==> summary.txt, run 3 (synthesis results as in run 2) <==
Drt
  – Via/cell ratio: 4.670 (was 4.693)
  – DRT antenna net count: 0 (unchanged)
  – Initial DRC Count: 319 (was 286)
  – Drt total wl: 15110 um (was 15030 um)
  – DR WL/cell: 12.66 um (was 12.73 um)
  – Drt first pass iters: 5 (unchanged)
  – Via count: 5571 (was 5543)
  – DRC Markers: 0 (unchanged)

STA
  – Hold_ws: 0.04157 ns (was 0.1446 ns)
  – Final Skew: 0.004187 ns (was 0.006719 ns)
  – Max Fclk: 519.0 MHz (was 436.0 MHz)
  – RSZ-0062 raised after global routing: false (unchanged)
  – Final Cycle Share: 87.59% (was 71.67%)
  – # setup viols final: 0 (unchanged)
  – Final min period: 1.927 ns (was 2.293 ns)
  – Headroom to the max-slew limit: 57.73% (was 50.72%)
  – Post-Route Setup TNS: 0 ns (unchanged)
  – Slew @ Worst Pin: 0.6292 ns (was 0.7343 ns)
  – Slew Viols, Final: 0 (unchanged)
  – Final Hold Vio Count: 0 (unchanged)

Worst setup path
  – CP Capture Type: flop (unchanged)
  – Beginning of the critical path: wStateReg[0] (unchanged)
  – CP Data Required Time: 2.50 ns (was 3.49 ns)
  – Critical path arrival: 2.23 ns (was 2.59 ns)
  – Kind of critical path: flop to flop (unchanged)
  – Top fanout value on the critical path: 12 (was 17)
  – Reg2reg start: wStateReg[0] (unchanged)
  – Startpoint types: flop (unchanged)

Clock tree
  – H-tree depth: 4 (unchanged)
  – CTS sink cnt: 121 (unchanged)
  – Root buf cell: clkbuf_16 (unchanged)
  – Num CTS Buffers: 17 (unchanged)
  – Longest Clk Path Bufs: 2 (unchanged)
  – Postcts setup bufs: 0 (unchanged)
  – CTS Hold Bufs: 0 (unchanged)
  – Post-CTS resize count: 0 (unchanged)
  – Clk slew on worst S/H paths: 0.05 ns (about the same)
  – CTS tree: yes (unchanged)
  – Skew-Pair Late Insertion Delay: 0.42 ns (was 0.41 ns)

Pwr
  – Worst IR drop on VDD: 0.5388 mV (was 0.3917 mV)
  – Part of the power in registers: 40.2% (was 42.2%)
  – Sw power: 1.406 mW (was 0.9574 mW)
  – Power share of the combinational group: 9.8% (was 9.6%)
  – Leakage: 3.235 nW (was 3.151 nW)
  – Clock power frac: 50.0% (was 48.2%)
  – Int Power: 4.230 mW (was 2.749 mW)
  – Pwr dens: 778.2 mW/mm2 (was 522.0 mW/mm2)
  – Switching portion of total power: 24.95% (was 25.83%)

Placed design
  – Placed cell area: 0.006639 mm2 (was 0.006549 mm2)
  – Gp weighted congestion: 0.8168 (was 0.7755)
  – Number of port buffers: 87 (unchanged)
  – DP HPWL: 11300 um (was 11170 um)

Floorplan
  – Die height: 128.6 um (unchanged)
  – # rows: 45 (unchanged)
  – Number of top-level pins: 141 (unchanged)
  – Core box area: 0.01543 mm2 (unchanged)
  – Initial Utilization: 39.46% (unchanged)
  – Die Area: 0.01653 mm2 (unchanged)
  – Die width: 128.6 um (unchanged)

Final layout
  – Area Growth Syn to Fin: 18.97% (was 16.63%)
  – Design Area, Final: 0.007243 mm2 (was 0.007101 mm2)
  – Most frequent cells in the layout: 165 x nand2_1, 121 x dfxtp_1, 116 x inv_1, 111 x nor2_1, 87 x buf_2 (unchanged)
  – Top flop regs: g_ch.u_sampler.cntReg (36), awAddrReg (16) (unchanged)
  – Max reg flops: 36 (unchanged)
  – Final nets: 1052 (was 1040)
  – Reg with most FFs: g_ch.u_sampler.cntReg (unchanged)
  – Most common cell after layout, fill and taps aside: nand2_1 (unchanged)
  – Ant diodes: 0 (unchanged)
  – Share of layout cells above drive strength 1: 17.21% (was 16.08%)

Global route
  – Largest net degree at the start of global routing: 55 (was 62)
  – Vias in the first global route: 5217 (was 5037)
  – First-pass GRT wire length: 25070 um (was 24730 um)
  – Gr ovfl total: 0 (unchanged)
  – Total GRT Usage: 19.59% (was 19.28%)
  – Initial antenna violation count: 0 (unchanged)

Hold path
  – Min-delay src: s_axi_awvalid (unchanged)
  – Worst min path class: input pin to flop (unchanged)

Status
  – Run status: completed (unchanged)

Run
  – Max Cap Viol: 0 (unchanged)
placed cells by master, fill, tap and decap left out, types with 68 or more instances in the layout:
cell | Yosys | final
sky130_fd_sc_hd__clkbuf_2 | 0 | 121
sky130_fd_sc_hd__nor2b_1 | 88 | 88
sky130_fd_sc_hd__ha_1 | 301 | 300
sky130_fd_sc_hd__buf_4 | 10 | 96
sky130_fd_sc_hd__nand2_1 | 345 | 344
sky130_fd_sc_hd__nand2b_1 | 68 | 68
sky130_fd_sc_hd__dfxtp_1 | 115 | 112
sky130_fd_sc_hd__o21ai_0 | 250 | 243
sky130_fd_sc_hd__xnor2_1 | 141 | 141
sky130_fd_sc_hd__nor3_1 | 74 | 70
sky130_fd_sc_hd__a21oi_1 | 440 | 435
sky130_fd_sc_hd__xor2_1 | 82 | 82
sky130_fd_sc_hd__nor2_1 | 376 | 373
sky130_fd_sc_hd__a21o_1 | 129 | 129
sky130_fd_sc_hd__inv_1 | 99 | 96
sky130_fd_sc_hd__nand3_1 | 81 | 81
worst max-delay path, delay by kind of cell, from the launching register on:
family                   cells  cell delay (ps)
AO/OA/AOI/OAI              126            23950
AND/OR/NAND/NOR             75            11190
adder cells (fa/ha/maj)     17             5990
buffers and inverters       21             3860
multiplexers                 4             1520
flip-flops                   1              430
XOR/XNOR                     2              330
---
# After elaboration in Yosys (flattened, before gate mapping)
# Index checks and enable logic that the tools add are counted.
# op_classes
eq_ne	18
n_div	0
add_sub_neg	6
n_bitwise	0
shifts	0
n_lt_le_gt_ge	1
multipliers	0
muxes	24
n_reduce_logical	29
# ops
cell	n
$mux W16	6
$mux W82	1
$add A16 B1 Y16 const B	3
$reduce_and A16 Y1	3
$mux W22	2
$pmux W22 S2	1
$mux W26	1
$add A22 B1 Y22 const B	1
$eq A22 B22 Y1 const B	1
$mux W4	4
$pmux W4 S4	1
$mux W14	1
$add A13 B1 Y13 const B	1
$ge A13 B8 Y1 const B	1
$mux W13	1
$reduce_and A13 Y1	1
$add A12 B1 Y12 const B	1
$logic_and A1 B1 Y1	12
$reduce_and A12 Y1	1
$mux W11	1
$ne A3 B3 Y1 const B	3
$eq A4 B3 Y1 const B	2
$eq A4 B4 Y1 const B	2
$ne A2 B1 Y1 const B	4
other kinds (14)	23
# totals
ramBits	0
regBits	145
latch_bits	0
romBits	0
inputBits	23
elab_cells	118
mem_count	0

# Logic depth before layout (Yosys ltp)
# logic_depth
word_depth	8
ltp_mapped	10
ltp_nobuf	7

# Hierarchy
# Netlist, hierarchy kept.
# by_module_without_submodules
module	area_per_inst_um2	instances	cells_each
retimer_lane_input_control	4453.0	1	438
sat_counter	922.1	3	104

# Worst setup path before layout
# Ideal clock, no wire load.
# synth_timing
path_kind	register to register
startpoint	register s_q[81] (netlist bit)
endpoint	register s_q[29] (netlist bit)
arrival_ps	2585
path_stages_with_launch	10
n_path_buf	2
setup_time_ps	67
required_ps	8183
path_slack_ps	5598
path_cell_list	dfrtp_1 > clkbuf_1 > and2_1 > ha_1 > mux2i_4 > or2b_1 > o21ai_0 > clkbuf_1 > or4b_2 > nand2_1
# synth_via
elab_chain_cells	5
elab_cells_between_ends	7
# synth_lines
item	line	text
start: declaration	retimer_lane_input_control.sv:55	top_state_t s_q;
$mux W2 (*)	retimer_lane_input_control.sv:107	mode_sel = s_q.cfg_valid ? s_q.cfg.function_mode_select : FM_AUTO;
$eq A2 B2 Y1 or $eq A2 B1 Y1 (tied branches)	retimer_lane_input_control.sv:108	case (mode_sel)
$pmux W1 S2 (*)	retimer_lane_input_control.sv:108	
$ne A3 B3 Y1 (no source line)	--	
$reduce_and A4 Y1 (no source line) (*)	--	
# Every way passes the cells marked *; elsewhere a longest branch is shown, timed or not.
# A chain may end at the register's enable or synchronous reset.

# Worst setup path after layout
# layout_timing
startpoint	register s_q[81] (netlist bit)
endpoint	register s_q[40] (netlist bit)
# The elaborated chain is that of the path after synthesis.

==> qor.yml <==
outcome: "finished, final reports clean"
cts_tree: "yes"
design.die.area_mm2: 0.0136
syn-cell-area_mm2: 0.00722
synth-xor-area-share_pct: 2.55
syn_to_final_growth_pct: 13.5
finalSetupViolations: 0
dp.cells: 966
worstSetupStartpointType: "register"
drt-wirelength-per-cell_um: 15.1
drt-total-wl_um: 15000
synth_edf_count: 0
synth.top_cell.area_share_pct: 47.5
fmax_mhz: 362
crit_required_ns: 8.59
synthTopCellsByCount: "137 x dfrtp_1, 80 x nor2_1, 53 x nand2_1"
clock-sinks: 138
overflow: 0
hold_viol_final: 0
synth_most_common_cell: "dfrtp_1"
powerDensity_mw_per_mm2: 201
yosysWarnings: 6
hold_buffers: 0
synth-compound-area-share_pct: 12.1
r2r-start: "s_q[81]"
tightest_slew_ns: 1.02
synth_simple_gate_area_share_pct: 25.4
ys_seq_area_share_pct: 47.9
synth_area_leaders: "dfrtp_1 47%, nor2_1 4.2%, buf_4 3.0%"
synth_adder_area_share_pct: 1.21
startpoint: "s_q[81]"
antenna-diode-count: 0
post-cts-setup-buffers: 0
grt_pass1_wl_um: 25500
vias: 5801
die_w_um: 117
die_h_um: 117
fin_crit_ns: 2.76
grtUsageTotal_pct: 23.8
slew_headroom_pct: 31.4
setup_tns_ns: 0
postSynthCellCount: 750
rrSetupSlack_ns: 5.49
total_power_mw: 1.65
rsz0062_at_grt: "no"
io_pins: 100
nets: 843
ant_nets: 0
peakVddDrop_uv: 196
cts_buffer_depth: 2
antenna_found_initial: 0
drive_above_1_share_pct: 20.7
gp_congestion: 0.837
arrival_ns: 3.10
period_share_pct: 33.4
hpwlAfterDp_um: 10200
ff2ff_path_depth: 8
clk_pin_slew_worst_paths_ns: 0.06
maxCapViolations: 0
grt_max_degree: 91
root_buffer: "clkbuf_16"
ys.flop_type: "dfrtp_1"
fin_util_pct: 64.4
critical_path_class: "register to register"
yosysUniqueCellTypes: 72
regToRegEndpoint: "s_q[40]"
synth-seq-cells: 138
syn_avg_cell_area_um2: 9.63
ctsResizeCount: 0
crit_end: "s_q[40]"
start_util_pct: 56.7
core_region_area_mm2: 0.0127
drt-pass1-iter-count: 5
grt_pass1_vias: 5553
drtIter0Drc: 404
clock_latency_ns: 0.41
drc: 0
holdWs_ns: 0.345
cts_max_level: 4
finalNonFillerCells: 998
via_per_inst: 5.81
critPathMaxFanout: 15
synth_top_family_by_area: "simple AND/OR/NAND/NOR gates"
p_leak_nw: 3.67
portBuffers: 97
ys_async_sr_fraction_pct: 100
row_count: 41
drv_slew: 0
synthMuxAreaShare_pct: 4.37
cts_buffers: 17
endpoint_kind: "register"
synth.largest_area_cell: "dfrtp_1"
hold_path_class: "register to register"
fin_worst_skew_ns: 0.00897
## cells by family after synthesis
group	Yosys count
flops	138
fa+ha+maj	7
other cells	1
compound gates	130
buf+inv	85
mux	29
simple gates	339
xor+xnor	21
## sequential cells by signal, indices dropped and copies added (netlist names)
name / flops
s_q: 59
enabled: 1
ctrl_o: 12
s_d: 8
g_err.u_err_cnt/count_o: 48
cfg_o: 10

# Description of the task
From the records above, print only the lines between the one holding "synth-compound-area-share_pct: 12.1" and the one holding "antenna_found_initial: 0", inclusive, exactly as they stand.

# Task output
synth-compound-area-share_pct: 12.1
r2r-start: "s_q[81]"
tightest_slew_ns: 1.02
synth_simple_gate_area_share_pct: 25.4
ys_seq_area_share_pct: 47.9
synth_area_leaders: "dfrtp_1 47%, nor2_1 4.2%, buf_4 3.0%"
synth_adder_area_share_pct: 1.21
startpoint: "s_q[81]"
antenna-diode-count: 0
post-cts-setup-buffers: 0
grt_pass1_wl_um: 25500
vias: 5801
die_w_um: 117
die_h_um: 117
fin_crit_ns: 2.76
grtUsageTotal_pct: 23.8
slew_headroom_pct: 31.4
setup_tns_ns: 0
postSynthCellCount: 750
rrSetupSlack_ns: 5.49
total_power_mw: 1.65
rsz0062_at_grt: "no"
io_pins: 100
nets: 843
ant_nets: 0
peakVddDrop_uv: 196
cts_buffer_depth: 2
antenna_found_initial: 0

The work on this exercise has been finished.